How Young Voters can Turn the Tides

Graphic+provided+by+Desteny+Casanova

Graphic provided by Desteny Casanova

With the Presidential Debates settled, Election Day inches closer and closer as Americans ready themselves to decide who will lead the country. Voters are the most important part of our government, and this election is looking to be a big one.

“The 2020 election is going to be monumental,” senior Benjamin Quinn said. “It will define not only a public health crisis but a civil rights movement.”

In history, young people have been a passionate but not politically active voter base. According to Politifact, voter turnout for 18-29-year-olds is lower than any other age group, but some students hope to change that. 

“I’ve always considered [voting] a huge coming of age type situation,” senior Coral Gregory said. “If the ‘trendiness’ of political involvement is followed through with, I really do believe voter turnout will increase.” 

Digital calls to vote are occurring more frequently with each election year. Posts by celebrities and politicians urge young adults to let their voices be heard, and President Trump even uses Twitter to communicate with the American public. As social media goes political, students have had a closer connection to political conversations.

“I believe social media has inspired a younger generation to get engaged in politics,” Quinn said. “Instagram especially has taken politics from an old man’s game to something that kids my age can have a genuine opinion on, as well as a platform to speak those opinions. [It’s] been the main source of my election exposure. People post about social movements ranging from Breonna Taylor to new COVID measures.”

Although the fast pace of the internet has allowed important news to become a national conversation overnight, some students fear voters are being misled online. 

“Recently I’ve realized how much my personal growth, in terms of being politically educated, has pushed me away from social media,” Gregory said. “You begin to realize how blatantly misinformed people are. I do feel that this is dangerous for young voters, and all voters really, because a lot of people are getting secondhand information as to their main source.”

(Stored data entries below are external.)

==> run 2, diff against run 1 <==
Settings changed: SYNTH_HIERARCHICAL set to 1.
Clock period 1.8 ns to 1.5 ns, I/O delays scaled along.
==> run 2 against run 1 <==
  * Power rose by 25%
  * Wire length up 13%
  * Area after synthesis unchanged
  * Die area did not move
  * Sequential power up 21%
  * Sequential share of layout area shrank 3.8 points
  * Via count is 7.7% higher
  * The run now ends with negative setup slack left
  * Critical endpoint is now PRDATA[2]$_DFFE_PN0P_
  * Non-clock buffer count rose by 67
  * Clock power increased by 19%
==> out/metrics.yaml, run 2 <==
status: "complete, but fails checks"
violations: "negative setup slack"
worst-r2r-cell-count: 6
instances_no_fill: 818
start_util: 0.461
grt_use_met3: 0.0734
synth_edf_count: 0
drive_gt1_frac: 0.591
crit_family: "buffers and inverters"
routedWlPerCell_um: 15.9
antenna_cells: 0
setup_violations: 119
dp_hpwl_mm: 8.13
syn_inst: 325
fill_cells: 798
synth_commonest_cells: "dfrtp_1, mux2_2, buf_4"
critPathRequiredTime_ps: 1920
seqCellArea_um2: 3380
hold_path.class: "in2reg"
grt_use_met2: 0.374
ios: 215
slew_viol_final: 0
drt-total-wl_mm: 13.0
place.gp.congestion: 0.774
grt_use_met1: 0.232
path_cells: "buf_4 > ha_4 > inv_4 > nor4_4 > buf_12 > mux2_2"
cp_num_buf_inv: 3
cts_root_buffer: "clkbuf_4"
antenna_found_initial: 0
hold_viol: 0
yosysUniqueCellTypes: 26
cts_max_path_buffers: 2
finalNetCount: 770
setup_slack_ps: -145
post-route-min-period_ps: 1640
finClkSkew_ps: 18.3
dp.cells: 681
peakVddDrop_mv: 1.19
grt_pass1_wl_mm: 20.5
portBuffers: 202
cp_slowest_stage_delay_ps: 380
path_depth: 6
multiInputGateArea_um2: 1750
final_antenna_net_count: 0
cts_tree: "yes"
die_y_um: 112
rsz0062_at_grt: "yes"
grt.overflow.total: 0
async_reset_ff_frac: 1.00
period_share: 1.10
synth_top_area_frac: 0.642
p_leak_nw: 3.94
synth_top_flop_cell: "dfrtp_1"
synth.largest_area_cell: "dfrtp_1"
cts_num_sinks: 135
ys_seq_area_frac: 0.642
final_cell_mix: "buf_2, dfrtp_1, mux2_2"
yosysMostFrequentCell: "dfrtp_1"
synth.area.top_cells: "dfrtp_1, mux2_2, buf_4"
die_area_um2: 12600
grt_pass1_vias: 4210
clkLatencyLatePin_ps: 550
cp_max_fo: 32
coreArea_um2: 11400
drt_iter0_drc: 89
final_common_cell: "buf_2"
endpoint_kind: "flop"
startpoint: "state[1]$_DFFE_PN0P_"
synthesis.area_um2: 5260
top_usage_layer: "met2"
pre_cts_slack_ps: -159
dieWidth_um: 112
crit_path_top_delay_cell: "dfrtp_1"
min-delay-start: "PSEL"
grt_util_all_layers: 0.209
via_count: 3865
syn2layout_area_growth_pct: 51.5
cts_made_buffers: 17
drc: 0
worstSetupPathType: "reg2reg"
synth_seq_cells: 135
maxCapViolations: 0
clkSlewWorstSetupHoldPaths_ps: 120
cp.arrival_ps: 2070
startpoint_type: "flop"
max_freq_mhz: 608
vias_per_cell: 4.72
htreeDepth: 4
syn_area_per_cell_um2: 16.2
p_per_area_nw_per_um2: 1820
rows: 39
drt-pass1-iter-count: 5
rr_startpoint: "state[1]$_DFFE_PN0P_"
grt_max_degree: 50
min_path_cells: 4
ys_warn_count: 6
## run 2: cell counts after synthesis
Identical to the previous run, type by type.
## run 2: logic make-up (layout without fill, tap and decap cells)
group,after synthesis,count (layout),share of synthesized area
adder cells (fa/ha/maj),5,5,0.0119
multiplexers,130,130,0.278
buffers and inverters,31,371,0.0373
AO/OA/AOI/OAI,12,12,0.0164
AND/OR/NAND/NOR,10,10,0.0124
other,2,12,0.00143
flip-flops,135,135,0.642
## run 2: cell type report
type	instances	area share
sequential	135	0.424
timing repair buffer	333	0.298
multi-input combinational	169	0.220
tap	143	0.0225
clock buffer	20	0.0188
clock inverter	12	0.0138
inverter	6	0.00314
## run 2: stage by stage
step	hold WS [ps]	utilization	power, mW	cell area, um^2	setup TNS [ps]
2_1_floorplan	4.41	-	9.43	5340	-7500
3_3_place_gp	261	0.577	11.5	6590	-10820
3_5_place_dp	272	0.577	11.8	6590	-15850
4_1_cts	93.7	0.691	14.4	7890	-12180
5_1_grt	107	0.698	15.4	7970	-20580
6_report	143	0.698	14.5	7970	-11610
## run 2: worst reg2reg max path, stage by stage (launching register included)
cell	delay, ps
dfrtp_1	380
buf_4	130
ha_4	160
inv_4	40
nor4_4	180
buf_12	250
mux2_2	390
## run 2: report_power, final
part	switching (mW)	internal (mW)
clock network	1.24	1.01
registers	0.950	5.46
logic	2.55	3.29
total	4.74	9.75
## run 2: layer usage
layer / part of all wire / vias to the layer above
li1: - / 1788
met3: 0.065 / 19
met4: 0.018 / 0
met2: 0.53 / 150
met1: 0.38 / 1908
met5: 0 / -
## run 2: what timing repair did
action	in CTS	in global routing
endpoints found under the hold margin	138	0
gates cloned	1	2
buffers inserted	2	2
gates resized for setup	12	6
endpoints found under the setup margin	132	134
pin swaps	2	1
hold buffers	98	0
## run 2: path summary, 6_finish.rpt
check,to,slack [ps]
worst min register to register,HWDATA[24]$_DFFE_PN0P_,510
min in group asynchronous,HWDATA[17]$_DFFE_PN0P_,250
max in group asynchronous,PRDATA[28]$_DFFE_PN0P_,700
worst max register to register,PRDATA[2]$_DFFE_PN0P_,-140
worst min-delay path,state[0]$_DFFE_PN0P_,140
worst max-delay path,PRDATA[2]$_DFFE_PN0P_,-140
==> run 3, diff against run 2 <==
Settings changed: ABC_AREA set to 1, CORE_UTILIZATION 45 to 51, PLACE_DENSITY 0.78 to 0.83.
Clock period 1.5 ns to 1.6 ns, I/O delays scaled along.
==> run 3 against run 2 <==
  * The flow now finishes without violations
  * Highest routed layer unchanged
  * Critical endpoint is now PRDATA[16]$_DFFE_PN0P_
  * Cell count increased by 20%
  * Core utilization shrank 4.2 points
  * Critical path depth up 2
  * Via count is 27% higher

Whether social media is an overall positive or negative, voters can agree that a larger issue is that many Americans do not even believe their vote matters. 

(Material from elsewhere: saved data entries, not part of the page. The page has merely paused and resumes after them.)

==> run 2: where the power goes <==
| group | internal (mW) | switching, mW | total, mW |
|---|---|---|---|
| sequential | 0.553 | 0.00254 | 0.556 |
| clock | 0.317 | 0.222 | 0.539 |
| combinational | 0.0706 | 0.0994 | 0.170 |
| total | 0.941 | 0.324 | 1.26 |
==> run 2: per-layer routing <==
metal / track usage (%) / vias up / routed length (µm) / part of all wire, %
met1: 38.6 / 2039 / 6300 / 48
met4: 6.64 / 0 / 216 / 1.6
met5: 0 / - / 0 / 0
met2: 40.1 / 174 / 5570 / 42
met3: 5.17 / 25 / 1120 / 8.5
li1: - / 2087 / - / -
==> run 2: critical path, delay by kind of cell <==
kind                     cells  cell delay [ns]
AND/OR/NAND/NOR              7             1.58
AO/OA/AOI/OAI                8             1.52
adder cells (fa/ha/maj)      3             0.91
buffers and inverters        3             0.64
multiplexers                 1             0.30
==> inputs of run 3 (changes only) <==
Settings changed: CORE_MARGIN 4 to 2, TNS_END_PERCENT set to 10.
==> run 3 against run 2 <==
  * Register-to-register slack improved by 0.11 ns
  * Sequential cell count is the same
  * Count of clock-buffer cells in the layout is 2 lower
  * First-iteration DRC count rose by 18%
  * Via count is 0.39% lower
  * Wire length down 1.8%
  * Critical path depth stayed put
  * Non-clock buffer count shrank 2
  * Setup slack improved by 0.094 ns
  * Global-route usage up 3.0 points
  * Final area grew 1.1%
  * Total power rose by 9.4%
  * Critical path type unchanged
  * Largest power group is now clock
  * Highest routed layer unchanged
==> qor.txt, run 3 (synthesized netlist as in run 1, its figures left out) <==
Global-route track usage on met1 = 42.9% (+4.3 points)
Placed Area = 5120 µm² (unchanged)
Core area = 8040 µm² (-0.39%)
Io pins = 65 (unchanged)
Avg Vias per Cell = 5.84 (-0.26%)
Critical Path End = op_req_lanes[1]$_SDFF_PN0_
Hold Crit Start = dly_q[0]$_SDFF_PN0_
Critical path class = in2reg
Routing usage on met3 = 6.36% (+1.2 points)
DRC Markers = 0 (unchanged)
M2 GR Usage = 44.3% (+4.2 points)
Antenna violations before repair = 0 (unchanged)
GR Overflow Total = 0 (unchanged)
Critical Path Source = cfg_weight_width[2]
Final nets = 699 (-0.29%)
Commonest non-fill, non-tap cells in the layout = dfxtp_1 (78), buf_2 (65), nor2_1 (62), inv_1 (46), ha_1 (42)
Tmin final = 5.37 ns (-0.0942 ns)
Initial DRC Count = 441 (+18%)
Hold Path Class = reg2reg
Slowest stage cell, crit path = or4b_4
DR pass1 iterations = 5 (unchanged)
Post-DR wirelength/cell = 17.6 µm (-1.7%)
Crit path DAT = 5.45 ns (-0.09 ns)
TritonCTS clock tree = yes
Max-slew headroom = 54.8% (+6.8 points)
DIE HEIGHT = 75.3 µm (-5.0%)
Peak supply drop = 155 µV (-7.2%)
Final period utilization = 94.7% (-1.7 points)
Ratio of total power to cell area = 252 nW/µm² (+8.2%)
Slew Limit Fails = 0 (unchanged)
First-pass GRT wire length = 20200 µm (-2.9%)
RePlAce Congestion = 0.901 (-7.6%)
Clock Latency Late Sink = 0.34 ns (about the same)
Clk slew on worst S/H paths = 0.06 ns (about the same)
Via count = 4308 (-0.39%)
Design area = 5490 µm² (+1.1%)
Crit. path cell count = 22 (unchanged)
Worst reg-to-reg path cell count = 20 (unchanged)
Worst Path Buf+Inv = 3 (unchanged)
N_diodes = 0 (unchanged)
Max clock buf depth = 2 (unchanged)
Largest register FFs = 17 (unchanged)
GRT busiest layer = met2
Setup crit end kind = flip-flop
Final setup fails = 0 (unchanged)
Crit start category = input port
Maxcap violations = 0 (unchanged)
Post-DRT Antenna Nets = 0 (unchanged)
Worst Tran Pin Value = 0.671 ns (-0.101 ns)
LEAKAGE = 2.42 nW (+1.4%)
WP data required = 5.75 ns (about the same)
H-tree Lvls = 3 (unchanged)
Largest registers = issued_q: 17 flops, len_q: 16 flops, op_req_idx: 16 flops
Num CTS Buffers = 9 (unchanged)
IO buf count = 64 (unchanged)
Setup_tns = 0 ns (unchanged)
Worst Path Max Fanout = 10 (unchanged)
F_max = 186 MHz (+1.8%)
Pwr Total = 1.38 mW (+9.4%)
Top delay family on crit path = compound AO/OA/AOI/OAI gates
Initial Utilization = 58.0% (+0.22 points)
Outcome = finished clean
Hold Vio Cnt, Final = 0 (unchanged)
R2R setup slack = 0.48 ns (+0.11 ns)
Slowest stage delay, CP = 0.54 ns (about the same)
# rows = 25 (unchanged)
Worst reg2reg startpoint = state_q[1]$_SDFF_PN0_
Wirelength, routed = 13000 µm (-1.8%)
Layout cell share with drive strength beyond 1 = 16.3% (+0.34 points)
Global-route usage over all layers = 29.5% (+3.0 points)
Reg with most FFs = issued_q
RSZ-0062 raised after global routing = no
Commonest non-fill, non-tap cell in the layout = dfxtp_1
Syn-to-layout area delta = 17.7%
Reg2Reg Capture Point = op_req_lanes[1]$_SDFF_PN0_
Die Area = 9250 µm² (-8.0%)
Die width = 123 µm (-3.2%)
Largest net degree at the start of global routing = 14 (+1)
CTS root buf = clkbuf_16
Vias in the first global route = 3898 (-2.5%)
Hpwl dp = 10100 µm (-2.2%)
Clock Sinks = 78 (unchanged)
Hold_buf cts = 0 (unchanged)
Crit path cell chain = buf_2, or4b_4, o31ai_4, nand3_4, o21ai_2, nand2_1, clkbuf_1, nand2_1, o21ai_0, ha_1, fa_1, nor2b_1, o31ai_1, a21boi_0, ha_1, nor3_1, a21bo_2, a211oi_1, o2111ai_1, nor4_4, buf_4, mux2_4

“To those who say voting does not matter, I would say I understand, but the government was designed to have levels of accessibility,” Quinn said. “Getting involved in local government is a way to see your votes actually make decisions.”

“My opinion is that no change will ever be made if it doesn’t start with you,” Gregory said. “If everyone held the opinion that the right to vote [doesn’t matter] then we wouldn’t even be afforded that right in the first place.”

So while young people have not been the most dependable group voters in the past, student voters around the nation hope to rally political involvement. Some even suggest teens get involved before they can vote.

“Those who can’t vote should still be starting conversations and building the foundations of their political education,” Gregory said. “The process isn’t entirely straightforward, and it takes a lot more work than one will be able to garner all at once.”